There have been reports of cargo ships being marooned at sea, with ports in countries with strict coronavirus quarantine rules such as Australia, Singapore and the United States not permitting shipping personnel to enter their ports if they have been in China over the past 14 days.
Andy Lane, Asia director at shipping analysis firm Sea Intelligence, said that Australia had seized two ships from China, belonging to Singaporean line PIL and Chinese line COSCO, with the crew now undergoing a 14-day quarantine period before they can unload their cargo.
While 43 sailings from Chinese ports to the US West Coast were cancelled before the Lunar New Year holiday in anticipation of the seasonal slowdown, “ subsequent to the holidays starting and we would say directly related to the virus, a further 19 sailings were cancelled”, Lane said.
A further two cargo sailings were cancelled from China to the US East Coast, five from Asian ports to North Europe and five from Asia to Mediterranean ports, he added.

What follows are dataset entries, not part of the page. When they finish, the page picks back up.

--- src/mips_pkg.sv ---
`default_nettype none

package mips_pkg;

    typedef logic [31:0] t_word;    // Data and instruction word
    typedef logic [4:0]  t_reg_idx; // Register index
    typedef logic [5:0]  t_opcode;  // Opcode field, bits 31..26
    typedef logic [5:0]  t_funct;   // Function field, bits 5..0
    typedef logic [2:0]  t_alu_ctl; // ALU operation
    typedef logic [1:0]  t_fwd_sel; // ALU operand source

    localparam t_opcode OP_RTYPE = 6'h00; // add sub and or slt
    localparam t_opcode OP_ADDI  = 6'h08;
    localparam t_opcode OP_LW    = 6'h23;
    localparam t_opcode OP_SW    = 6'h2b;
    localparam t_opcode OP_BEQ   = 6'h04;

    localparam t_funct FN_ADD = 6'h20;
    localparam t_funct FN_SUB = 6'h22;
    localparam t_funct FN_AND = 6'h24;
    localparam t_funct FN_OR  = 6'h25;
    localparam t_funct FN_SLT = 6'h2a;

    localparam t_alu_ctl ALU_ADD = 3'd0;
    localparam t_alu_ctl ALU_SUB = 3'd1; // Also the beq compare
    localparam t_alu_ctl ALU_AND = 3'd2;
    localparam t_alu_ctl ALU_OR  = 3'd3;
    localparam t_alu_ctl ALU_SLT = 3'd4; // Signed less than

    localparam t_fwd_sel FWD_REG   = 2'd0; // Value read in decode
    localparam t_fwd_sel FWD_EXMEM = 2'd1; // ALU result one ahead
    localparam t_fwd_sel FWD_MEMWB = 2'd2; // Write-back value two ahead

endpackage

`default_nettype wire
--- src/decode_stage.sv ---
`timescale 1ns/10ps
`default_nettype none

module decode_stage import mips_pkg::*; (
    input  wire           i_clock,
    input  wire           i_reset,
    input  wire t_word    i_if_id_instr,
    input  wire t_word    i_if_id_pc_plus4,
    input  wire           i_select_control_nop, // Bubble or flush into EX
    input  wire           i_wb_we,              // Write-back from MEM/WB
    input  wire t_reg_idx i_wb_reg,
    input  wire t_word    i_wb_data,
    input  wire t_reg_idx i_dbg_reg,
    output t_word         o_dbg_data,
    output t_reg_idx      o_if_id_rs,           // To the stall unit
    output t_reg_idx      o_if_id_rt,
    output t_word         o_id_ex_rs_data,
    output t_word         o_id_ex_rt_data,
    output t_reg_idx      o_id_ex_rs,
    output t_reg_idx      o_id_ex_rt,
    output t_reg_idx      o_id_ex_rd,           // Destination, rt or rd
    output t_word         o_id_ex_imm,
    output t_word         o_id_ex_pc_plus4,
    output t_alu_ctl      o_id_ex_alu_ctl,
    output logic          o_id_ex_alu_src,      // Immediate as operand b
    output logic          o_id_ex_reg_write,
    output logic          o_id_ex_mem_read,
    output logic          o_id_ex_mem_write,
    output logic          o_id_ex_branch
);

    t_opcode  opcode;
    t_funct   funct;
    t_reg_idx rs, rt, rd;
    t_word    rs_data, rt_data, imm;
    t_alu_ctl alu_ctl;
    logic     alu_src, reg_write, mem_read, mem_write, branch, dst_rd;

    assign opcode     = i_if_id_instr[31:26];
    assign rs         = i_if_id_instr[25:21];
    assign rt         = i_if_id_instr[20:16];
    assign rd         = i_if_id_instr[15:11];
    assign funct      = i_if_id_instr[5:0];
    assign imm        = {{16{i_if_id_instr[15]}}, i_if_id_instr[15:0]}; // Sign extend
    assign o_if_id_rs = rs;
    assign o_if_id_rt = rt;

    register_file register_file_i (
        .i_clock    (i_clock),
        .i_reset    (i_reset),
        .i_rs       (rs),
        .i_rt       (rt),
        .i_dbg_reg  (i_dbg_reg),
        .i_we       (i_wb_we),
        .i_wr_reg   (i_wb_reg),
        .i_wr_data  (i_wb_data),
        .o_rs_data  (rs_data),
        .o_rt_data  (rt_data),
        .o_dbg_data (o_dbg_data)
    );

    always_comb begin
        alu_ctl   = ALU_ADD; // Unknown opcodes fall through as no-ops
        alu_src   = 1'b0;
        reg_write = 1'b0;
        mem_read  = 1'b0;
        mem_write = 1'b0;
        branch    = 1'b0;
        dst_rd    = 1'b0;
        case (opcode)
            OP_RTYPE: begin
                dst_rd    = 1'b1;
                reg_write = 1'b1;
                case (funct)
                    FN_ADD:  alu_ctl = ALU_ADD;
                    FN_SUB:  alu_ctl = ALU_SUB;
                    FN_AND:  alu_ctl = ALU_AND;
                    FN_OR:   alu_ctl = ALU_OR;
                    FN_SLT:  alu_ctl = ALU_SLT;
                    default: reg_write = 1'b0; // Covers the all-zero word
                endcase
            end
            OP_ADDI: begin
                alu_src   = 1'b1;
                reg_write = 1'b1;
            end
            OP_LW: begin
                alu_src   = 1'b1; // Base plus offset
                reg_write = 1'b1;
                mem_read  = 1'b1;
            end
            OP_SW: begin
                alu_src   = 1'b1;
                mem_write = 1'b1;
            end
            OP_BEQ: begin
                alu_ctl = ALU_SUB; // Zero flag gives equality
                branch  = 1'b1;
            end
            default: ;
        endcase
    end

    always_ff @(posedge i_clock) begin
        if (i_reset || i_select_control_nop) begin
            o_id_ex_reg_write <= 1'b0;
            o_id_ex_mem_read  <= 1'b0;
            o_id_ex_mem_write <= 1'b0;
            o_id_ex_branch    <= 1'b0;
        end else begin
            o_id_ex_reg_write <= reg_write;
            o_id_ex_mem_read  <= mem_read;
            o_id_ex_mem_write <= mem_write;
            o_id_ex_branch    <= branch;
        end
    end

    always_ff @(posedge i_clock) begin
        o_id_ex_rs_data  <= rs_data;
        o_id_ex_rt_data  <= rt_data;
        o_id_ex_rs       <= rs;
        o_id_ex_rt       <= rt;
        o_id_ex_rd       <= dst_rd ? rd : rt;
        o_id_ex_imm      <= imm;
        o_id_ex_pc_plus4 <= i_if_id_pc_plus4;
        o_id_ex_alu_ctl  <= alu_ctl;
        o_id_ex_alu_src  <= alu_src;
    end

endmodule

`default_nettype wire

--- src/register_file.sv ---
`timescale 1ns/10ps
`default_nettype none

module register_file import mips_pkg::*; (
    input  wire           i_clock,
    input  wire           i_reset,
    input  wire t_reg_idx i_rs,       // Decode read ports
    input  wire t_reg_idx i_rt,
    input  wire t_reg_idx i_dbg_reg,  // Debug read index
    input  wire           i_we,       // Write-back port
    input  wire t_reg_idx i_wr_reg,
    input  wire t_word    i_wr_data,
    output t_word         o_rs_data,
    output t_word         o_rt_data,
    output t_word         o_dbg_data
);

    t_word regs [32];
    logic  wr_live; // Write that changes the array

    assign wr_live = i_we && (i_wr_reg != '0); // Register 0 stays zero

    // Write-through so decode sees a write of the same cycle
    assign o_rs_data  = (wr_live && (i_wr_reg == i_rs)) ? i_wr_data : regs[i_rs];
    assign o_rt_data  = (wr_live && (i_wr_reg == i_rt)) ? i_wr_data : regs[i_rt];
    assign o_dbg_data = regs[i_dbg_reg]; // Shows the value after the edge

    always_ff @(posedge i_clock) begin
        if (i_reset) begin
            for (int i = 0; i < 32; i++) begin
                regs[i] <= '0; // Every program starts from zeros
            end
        end else if (wr_live) begin
            regs[i_wr_reg] <= i_wr_data;
        end
    end

endmodule

`default_nettype wire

A survey by the American Chamber of Commerce in Shanghai released this week found that almost 80 per cent of respondents in the manufacturing sector were unable to staff their production lines.
An overwhelming 92 per cent of the 100 Australian and global businesses surveyed by the Australian Chamber of Commerce Shanghai last week, meanwhile, said the outbreak would have a negative impact on their revenue in the first quarter of this year, with more than half saying it could dent their top-line earnings by more than 20 per cent.
Hetin Shah, the president of supply chain management company MES Inc, said that his US Fortune 500 clients “do not want anything to do with China right now”, with the supply chain risks deemed to be too severe.
The company, out of its Ningbo office, sources goods from Chinese suppliers to be exported to multinational clients in the US, Europe and Mexico.
After a few weeks of standstill, MES is this week hoping to put a container with goods for export from Anhui province on a boat in Shanghai, and load two containers on a ship at port in Ningbo. However, even as the logjam of goods starts moving, Shah said the scars will remain.
“Our key suppliers are terrified. Even workers within the province aren’t willing to go out and go to work, people are really scared,” he said, referring to fears of becoming infected with the virus. “People are still choosing to stay at home.”